Back to Basics...We answer your most common skincare questions
Monday 14th May 2018
This week we are answering some of the most frequently asked skincare questions, and debunk some of the most common skincare myths...
"There's no need to cleanse everyday"
Daily cleansing is important and best at night for the removal of debris such as dead skin cells, sebum and make-up. Cleansing should maintain the skin's acid mantle but also increase the skin's ability to be receptive to beneficial active ingredients. Look for ingredients such as jojoba seed oil and olive oil esters and hydrolysed oats which deeply hydrate the skin. Also, vitamin B5 (panthenol) which helps to calm and heal the skin and reduce redness.
"Any cleanser will do. Water and soap. Even facial wipes."
Clients often strive for a 'squeaky clean' feeling by using frothy, over lathering cleansers. However, these types of cleansers strip the skin of its moisture and cause redness or irritation. Use low foaming cleansers with ingredients such as decyl-glucoside, as this is a lathering agent that is much gentler and cleanses the skin without disturbing the acid mantle.
Facial wipes are simply a no, because the common ingredient is alcohol, which has a tendency to sensitise the skin.
"Cleansing should include using a facial brush"
Facial brushes are exfoliators and damage the all -important stratum corneum.
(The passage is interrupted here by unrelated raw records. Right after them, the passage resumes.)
### src/rtl/spiu_pkg.sv
// Package of constants and types for the SCSI processor interrupt unit.
package spiu_pkg;
  localparam int SC_W = 8;
  localparam int DM_W = 7;
  localparam int CLK_NS = 20;
  localparam int GAP_NS = 100;
  localparam int GAP_CYC = (GAP_NS / CLK_NS < 1) ? 1 : GAP_NS / CLK_NS;
  localparam int GAP_W = 4;
  localparam int HOST_BYTE_GAP_CLK = 10;
  localparam logic [7:0] OFS_SCSI_STAT = 8'h00;
  localparam logic [7:0] OFS_DMA_STAT = 8'h04;
  localparam logic [7:0] OFS_BOTH_STAT = 8'h08;
  localparam logic [7:0] OFS_SUMMARY = 8'h0C;
  localparam logic [7:0] OFS_SCSI_EN = 8'h10;
  localparam logic [7:0] OFS_DMA_EN = 8'h14;
  localparam logic [7:0] OFS_CTRL = 8'h18;
  localparam int SC_CMP_BIT = 0;
  localparam int SC_SEL_BIT = 1;
  localparam int SC_ATN_BIT = 2;
  localparam int DMA_DFE_BIT = 7;
  localparam int BOTH_DMA_LSB = 8;
  localparam int SUM_SIP_BIT = 0;
  localparam int SUM_DIP_BIT = 1;
  localparam int SUM_HALT_BIT = 2;
  localparam int SUM_IRQ_BIT = 3;
  localparam int CTL_CLF_BIT = 0;
  localparam int CTL_FLF_BIT = 1;
  localparam logic [SC_W-1:0] SCSI_EN_RST = 8'h00;
  localparam logic [DM_W-1:0] DMA_EN_RST = 7'h00;
  typedef struct packed {
    logic fetch_busy;
    logic fetch_fault;
    logic reqack_busy;
    logic sync_pending;
    logic tc_exec;
    logic jump_on_phase;
    logic to_mem;
    logic fifo_empty;
  } spiu_seq_s;
  typedef enum logic [2:0] {
    HS_RUN = 3'b001,
    HS_DRAIN = 3'b010,
    HS_HALT = 3'b100
  } spiu_halt_e;
endpackage : spiu_pkg

### src/rtl/spiu_stack.sv
// Two-level interrupt stack for one interrupt type.
`timescale 1ns/1ps
module spiu_stack #(
  parameter int W = 8
) (
  input wire logic clk,
  input wire logic rst_b,
  input wire logic ce,
  input wire logic [W-1:0] post,
  input wire logic [W-1:0] raise,
  input wire logic [W-1:0] en_hit,
  input wire logic any_pend,
  input wire logic rd_clr,
  output logic [W-1:0] status,
  output logic pend,
  output logic irqf,
  output logic stacked
);
  import spiu_pkg::*;
  if (W < 1 || W > 16) begin : g_chk
    $error("spiu_stack width out of range");
  end
  logic [W-1:0] st_ff;
  logic [W-1:0] sh_ff;
  logic pend_ff;
  logic irq_ff;
  logic shp_ff;
  logic shi_ff;
  always_ff @(posedge clk) begin
    if (!rst_b) begin
      st_ff <= '0;
      sh_ff <= '0;
      pend_ff <= 1'b0;
      irq_ff <= 1'b0;
      shp_ff <= 1'b0;
      shi_ff <= 1'b0;
    end else if (ce) begin
      if (rd_clr) begin
        // Arrivals in the clearing cycle join the moved-in level and are not lost.
        st_ff <= sh_ff | post;
        pend_ff <= shp_ff | (|raise);
        irq_ff <= shi_ff | (|en_hit);
        sh_ff <= '0;
        shp_ff <= 1'b0;
        shi_ff <= 1'b0;
      end else if (any_pend) begin
        sh_ff <= sh_ff | post;
        shp_ff <= shp_ff | (|raise);
        shi_ff <= shi_ff | (|en_hit);
      end else begin
        st_ff <= st_ff | post;
        pend_ff <= pend_ff | (|raise);
        irq_ff <= irq_ff | (|en_hit);
      end
    end
  end
  assign status = st_ff;
  assign pend = pend_ff;
  assign irqf = irq_ff;
  assign stacked = (|sh_ff) | shp_ff;
  chk_stack_hold: assert property (@(posedge clk) disable iff (!rst_b)
    ce && any_pend && !rd_clr |=> st_ff == $past(st_ff))
    else $error("visible status changed while a level was pending");
  chk_stack_merge: assert property (@(posedge clk) disable iff (!rst_b)
    ce && any_pend && !rd_clr |=> (sh_ff & $past(sh_ff | post)) == $past(sh_ff | post))
    else $error("shadow lost a stacked condition");
  chk_move_in: assert property (@(posedge clk) disable iff (!rst_b)
    ce && rd_clr |=> st_ff == $past(sh_ff | post) && sh_ff == '0)
    else $error("stacked conditions did not move in");
endmodule : spiu_stack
Des Fernandes explains "it strips the skin of the important horny layer that is extremely thin - just 0.2 mm thick - and our only protection against the surrounding world". Aggressive or excessive exfoliation can compromise the health of the protective barrier resulting in an increase in sebum secretions.
If clients with oily skin are inclined to reach for a facial brush as part of their cleansing routine, advise that they will benefit more from introducing an oil based cleanser and a 'double cleansing' routine using a pre-cleansing oil with ingredients such as coconut oil triester which helps to remove excess oil debris.
"I don't need a toner"
As the skin is very thin, a toner should always be viewed as a treatment. It balances the skin's natural pH levels after cleansing and prepares the skin to be more receptive to active ingredients such as Vitamin A. Toners including other active ingredients such as niacinamide (also known as vitamin B3) will lighten pigmentation, while peptides such as Matrixyl® 3000 will enhance the production of collagen. Lactic acid will hydrate as well as correct uneven skin tone.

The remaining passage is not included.